▸ DATA SECTION:
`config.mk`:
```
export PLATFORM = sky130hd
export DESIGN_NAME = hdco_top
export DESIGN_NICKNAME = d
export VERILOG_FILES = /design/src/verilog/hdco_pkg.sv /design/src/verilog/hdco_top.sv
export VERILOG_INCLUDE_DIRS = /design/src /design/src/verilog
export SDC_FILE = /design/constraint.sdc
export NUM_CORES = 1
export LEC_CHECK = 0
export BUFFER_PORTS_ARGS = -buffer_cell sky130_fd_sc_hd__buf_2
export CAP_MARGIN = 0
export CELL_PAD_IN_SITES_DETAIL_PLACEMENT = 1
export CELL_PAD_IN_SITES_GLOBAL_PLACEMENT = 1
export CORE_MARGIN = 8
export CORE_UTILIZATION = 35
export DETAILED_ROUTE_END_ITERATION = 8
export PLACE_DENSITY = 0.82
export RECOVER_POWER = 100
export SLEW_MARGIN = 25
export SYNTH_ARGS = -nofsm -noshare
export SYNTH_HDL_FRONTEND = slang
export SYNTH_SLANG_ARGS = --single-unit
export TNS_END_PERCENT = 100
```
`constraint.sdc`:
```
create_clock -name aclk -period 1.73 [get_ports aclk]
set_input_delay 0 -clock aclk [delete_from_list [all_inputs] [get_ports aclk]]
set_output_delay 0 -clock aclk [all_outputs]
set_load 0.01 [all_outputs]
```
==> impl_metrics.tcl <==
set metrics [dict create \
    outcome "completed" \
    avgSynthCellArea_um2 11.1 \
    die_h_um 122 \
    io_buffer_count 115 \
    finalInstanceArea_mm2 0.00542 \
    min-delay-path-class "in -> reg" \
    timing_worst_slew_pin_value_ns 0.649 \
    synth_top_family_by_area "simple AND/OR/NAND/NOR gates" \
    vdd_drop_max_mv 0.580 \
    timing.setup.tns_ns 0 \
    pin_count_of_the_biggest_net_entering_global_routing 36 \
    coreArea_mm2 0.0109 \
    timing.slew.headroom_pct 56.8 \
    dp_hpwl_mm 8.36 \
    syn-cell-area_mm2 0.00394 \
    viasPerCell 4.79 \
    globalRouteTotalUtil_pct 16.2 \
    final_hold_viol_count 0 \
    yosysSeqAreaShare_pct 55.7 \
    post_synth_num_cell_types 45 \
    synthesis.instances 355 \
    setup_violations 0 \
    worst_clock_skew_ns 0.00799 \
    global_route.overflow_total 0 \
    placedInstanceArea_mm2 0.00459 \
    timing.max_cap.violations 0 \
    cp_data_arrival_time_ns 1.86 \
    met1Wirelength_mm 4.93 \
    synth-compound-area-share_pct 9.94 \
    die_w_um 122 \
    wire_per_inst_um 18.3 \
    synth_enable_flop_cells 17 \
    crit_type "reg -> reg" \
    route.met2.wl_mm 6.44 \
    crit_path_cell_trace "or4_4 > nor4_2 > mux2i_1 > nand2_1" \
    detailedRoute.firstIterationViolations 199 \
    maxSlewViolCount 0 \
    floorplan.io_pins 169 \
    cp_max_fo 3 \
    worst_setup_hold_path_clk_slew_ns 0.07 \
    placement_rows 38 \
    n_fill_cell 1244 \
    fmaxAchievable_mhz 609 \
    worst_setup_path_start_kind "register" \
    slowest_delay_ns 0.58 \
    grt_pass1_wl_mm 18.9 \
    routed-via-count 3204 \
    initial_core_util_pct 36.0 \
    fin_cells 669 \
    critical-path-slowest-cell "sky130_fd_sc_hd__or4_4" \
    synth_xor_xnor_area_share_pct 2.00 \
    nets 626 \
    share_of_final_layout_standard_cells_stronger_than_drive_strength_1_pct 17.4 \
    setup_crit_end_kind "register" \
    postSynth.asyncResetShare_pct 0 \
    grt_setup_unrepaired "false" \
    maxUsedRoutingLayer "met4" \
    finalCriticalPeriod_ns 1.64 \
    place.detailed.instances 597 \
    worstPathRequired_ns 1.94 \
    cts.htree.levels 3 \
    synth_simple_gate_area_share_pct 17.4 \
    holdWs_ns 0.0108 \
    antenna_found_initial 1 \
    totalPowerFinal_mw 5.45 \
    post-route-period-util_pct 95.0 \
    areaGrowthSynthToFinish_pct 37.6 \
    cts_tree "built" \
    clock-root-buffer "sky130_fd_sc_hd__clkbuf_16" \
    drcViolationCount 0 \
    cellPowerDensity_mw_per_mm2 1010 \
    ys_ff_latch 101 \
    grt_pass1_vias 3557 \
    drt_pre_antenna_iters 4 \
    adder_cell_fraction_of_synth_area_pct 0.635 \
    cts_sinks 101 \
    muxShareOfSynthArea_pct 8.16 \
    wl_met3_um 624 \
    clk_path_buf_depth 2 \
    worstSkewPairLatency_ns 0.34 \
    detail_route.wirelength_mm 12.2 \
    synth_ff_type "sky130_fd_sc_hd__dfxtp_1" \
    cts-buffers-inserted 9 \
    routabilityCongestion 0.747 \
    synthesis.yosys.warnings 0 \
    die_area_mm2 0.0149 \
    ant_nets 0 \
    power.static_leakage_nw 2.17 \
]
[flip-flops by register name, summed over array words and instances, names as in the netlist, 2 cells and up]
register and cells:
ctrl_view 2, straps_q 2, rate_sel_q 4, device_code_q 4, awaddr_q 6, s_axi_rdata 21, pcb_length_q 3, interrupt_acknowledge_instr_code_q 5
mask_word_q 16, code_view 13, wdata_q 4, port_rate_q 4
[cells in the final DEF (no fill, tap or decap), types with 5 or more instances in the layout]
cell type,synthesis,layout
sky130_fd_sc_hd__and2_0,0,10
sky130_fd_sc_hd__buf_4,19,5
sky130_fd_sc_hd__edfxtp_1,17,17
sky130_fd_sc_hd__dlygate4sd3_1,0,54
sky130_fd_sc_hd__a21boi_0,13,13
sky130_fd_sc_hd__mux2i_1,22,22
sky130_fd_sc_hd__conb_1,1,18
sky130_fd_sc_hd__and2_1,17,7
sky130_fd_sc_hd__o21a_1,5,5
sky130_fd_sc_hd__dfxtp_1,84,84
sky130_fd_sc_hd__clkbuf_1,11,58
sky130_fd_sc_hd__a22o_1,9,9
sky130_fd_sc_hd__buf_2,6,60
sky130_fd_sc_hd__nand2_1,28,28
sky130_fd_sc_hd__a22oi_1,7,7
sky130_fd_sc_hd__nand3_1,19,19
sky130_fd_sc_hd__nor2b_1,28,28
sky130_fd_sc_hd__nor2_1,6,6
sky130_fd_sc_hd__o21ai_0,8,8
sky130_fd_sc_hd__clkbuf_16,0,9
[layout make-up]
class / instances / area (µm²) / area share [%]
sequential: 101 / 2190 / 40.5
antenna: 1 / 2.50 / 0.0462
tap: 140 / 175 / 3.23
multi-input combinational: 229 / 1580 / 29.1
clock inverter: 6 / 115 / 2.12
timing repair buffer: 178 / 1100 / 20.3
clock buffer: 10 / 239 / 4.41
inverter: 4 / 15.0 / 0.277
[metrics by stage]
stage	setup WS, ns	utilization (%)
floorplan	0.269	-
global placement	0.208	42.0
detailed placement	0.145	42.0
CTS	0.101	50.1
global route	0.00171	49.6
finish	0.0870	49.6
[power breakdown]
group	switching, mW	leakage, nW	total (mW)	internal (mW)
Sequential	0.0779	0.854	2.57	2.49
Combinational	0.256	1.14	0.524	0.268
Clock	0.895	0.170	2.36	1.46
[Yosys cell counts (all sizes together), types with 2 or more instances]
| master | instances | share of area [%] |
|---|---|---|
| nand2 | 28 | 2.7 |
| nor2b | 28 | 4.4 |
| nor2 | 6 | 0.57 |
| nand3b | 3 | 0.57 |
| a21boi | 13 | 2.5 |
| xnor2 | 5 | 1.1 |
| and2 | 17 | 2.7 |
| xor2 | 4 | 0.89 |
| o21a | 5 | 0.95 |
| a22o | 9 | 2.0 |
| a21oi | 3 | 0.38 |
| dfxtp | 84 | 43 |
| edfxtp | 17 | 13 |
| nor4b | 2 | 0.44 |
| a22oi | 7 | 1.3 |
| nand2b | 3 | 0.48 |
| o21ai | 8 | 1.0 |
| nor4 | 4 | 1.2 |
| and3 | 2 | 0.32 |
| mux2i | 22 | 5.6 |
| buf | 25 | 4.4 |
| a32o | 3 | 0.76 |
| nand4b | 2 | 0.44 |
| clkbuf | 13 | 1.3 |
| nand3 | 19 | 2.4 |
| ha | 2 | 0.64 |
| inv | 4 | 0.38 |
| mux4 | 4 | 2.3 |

* * *

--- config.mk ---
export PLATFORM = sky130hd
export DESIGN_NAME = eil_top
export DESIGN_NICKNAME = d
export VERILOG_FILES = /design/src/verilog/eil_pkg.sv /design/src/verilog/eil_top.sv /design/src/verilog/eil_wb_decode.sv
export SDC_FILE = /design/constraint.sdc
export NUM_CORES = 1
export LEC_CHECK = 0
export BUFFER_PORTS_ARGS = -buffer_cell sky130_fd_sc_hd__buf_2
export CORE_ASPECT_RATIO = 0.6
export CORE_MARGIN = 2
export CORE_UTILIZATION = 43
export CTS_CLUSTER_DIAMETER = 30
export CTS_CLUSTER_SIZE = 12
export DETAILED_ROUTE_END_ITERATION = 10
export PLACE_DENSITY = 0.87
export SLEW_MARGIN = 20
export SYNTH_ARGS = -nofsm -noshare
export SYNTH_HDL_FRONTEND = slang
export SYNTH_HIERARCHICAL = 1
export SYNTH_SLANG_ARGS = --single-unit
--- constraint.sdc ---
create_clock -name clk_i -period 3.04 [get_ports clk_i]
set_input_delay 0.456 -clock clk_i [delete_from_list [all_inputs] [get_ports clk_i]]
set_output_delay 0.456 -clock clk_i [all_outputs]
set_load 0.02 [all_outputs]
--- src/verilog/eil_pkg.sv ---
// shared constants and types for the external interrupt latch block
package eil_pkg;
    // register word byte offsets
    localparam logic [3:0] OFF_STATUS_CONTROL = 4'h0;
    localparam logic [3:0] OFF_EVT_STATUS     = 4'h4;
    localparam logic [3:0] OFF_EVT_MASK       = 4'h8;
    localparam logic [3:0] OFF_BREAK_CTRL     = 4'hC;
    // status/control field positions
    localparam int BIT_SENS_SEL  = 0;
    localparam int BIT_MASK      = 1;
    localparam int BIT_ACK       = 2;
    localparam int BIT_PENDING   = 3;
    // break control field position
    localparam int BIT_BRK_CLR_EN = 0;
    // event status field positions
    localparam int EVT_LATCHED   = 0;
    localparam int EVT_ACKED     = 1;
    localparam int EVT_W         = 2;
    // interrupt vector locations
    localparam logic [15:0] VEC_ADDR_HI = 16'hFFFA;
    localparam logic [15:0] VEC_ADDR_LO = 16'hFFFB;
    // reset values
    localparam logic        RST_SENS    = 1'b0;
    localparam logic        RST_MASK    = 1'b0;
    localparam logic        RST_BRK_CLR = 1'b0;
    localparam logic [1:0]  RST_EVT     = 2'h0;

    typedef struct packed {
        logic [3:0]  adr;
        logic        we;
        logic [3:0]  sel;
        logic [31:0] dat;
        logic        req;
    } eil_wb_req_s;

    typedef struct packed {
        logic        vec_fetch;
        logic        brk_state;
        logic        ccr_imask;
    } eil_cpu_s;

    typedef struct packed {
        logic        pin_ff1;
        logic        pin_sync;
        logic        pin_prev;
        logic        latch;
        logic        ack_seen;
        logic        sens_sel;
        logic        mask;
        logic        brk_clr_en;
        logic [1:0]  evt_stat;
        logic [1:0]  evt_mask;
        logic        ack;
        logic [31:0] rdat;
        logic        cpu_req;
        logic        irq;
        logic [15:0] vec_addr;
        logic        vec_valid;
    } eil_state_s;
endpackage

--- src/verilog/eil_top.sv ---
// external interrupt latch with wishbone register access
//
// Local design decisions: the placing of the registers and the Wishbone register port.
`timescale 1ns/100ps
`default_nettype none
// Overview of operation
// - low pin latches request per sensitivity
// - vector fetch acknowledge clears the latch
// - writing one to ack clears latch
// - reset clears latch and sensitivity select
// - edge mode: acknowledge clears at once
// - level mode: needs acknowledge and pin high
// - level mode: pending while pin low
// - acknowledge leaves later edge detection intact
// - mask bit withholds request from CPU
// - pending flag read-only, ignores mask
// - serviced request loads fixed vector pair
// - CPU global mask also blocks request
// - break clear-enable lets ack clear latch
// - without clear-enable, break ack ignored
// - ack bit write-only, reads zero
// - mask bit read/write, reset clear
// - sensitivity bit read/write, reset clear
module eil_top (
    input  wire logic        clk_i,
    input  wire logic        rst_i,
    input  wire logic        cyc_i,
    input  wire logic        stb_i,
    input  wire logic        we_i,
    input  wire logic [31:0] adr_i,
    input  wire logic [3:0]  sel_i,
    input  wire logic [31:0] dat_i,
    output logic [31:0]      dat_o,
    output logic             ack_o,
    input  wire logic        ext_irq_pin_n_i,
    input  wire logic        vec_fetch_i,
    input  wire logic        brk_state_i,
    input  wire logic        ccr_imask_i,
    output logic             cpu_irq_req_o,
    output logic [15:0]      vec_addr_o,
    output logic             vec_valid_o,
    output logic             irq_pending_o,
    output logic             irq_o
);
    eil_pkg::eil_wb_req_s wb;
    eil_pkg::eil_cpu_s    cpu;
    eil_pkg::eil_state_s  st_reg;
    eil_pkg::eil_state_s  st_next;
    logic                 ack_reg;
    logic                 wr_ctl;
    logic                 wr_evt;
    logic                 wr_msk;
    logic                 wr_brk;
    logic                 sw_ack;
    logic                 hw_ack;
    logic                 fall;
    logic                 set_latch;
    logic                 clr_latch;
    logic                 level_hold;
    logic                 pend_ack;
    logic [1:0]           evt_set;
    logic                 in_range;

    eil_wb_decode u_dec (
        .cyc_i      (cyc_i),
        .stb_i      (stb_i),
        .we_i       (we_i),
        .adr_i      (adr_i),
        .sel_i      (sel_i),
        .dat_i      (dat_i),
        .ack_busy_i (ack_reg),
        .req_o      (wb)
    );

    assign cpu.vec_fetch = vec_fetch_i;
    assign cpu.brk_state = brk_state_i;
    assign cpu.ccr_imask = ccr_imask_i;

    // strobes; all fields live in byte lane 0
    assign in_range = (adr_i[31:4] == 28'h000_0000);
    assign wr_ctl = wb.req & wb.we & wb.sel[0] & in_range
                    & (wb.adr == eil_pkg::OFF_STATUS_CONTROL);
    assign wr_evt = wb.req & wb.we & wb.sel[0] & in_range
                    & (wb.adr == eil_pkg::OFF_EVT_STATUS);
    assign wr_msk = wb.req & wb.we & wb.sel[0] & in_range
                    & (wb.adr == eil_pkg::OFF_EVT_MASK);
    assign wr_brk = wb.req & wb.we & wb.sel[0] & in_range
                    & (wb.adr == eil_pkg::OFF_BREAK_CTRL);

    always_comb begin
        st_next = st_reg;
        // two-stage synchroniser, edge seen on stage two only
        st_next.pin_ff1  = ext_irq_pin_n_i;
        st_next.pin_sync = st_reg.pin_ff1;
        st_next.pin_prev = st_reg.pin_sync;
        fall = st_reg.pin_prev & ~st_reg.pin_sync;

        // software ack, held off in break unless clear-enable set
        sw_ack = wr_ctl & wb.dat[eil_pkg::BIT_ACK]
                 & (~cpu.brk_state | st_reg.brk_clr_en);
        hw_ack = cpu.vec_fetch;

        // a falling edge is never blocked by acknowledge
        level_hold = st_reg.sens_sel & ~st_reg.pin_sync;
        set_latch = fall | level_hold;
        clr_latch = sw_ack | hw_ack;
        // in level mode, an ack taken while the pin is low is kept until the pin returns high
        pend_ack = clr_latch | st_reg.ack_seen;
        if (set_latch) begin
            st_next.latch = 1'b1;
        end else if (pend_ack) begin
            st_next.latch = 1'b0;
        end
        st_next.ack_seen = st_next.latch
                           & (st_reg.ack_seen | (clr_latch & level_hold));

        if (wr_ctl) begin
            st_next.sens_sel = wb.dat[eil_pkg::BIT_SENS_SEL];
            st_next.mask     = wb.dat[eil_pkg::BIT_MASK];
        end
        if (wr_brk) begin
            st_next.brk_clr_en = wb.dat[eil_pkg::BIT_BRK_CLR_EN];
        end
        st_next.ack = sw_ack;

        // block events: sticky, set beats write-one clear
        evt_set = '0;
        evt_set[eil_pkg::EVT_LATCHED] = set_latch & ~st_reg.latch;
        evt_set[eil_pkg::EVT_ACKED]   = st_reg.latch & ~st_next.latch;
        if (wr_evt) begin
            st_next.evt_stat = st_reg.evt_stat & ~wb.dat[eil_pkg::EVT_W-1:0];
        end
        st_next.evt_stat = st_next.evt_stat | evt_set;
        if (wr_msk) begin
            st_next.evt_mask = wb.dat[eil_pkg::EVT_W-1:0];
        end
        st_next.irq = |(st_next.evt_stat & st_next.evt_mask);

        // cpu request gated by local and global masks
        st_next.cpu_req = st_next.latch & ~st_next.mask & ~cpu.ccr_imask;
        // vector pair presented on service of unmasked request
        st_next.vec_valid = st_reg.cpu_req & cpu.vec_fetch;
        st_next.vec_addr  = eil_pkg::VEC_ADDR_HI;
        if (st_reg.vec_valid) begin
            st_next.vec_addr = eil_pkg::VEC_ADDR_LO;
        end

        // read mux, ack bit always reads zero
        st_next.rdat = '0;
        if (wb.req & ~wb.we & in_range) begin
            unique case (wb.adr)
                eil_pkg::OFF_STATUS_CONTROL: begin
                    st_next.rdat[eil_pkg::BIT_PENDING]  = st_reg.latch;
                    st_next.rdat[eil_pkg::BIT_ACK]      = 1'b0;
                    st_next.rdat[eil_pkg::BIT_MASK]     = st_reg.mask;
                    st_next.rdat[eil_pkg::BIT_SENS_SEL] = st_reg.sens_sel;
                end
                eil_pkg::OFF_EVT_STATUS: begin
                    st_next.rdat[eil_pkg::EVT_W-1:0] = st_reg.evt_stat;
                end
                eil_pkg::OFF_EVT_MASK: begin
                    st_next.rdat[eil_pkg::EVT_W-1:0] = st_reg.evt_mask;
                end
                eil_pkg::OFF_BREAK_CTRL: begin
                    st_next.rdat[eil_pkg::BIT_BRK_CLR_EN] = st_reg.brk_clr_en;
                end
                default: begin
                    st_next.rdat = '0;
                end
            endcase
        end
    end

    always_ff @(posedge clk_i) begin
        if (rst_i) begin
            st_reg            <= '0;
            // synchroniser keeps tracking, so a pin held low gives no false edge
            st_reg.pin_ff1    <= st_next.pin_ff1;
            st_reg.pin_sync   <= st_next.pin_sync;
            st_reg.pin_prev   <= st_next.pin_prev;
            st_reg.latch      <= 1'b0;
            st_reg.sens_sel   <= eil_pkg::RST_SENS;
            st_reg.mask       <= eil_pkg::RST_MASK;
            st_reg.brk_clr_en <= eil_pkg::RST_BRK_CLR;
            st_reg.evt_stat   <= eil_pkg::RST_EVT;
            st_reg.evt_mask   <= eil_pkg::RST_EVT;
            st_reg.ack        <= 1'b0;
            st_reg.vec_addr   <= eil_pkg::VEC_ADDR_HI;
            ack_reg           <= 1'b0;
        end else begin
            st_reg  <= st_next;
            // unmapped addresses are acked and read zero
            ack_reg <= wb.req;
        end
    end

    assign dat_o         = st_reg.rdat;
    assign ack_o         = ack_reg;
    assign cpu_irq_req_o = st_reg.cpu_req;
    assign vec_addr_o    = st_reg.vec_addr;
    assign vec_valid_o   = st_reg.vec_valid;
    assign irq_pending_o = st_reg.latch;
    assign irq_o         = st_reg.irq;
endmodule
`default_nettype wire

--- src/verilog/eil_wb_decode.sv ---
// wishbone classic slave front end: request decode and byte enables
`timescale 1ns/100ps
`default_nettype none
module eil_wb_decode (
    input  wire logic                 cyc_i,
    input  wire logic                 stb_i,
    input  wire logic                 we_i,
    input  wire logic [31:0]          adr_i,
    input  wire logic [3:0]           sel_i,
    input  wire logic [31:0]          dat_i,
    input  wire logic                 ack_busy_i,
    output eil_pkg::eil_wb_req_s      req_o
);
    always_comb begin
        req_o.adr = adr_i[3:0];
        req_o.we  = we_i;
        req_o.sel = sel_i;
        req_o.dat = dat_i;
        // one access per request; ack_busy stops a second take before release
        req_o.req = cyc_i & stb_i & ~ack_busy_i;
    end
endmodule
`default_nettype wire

▸ WHAT TO PRODUCE:
Go to the line with "timing.setup.tns_ns 0 \" in the entries above and repeat every line from there through the line with "synth_enable_flop_cells 17 \", exactly and with no other text.

▸ ANSWER SECTION:
    timing.setup.tns_ns 0 \
    pin_count_of_the_biggest_net_entering_global_routing 36 \
    coreArea_mm2 0.0109 \
    timing.slew.headroom_pct 56.8 \
    dp_hpwl_mm 8.36 \
    syn-cell-area_mm2 0.00394 \
    viasPerCell 4.79 \
    globalRouteTotalUtil_pct 16.2 \
    final_hold_viol_count 0 \
    yosysSeqAreaShare_pct 55.7 \
    post_synth_num_cell_types 45 \
    synthesis.instances 355 \
    setup_violations 0 \
    worst_clock_skew_ns 0.00799 \
    global_route.overflow_total 0 \
    placedInstanceArea_mm2 0.00459 \
    timing.max_cap.violations 0 \
    cp_data_arrival_time_ns 1.86 \
    met1Wirelength_mm 4.93 \
    synth-compound-area-share_pct 9.94 \
    die_w_um 122 \
    wire_per_inst_um 18.3 \
    synth_enable_flop_cells 17 \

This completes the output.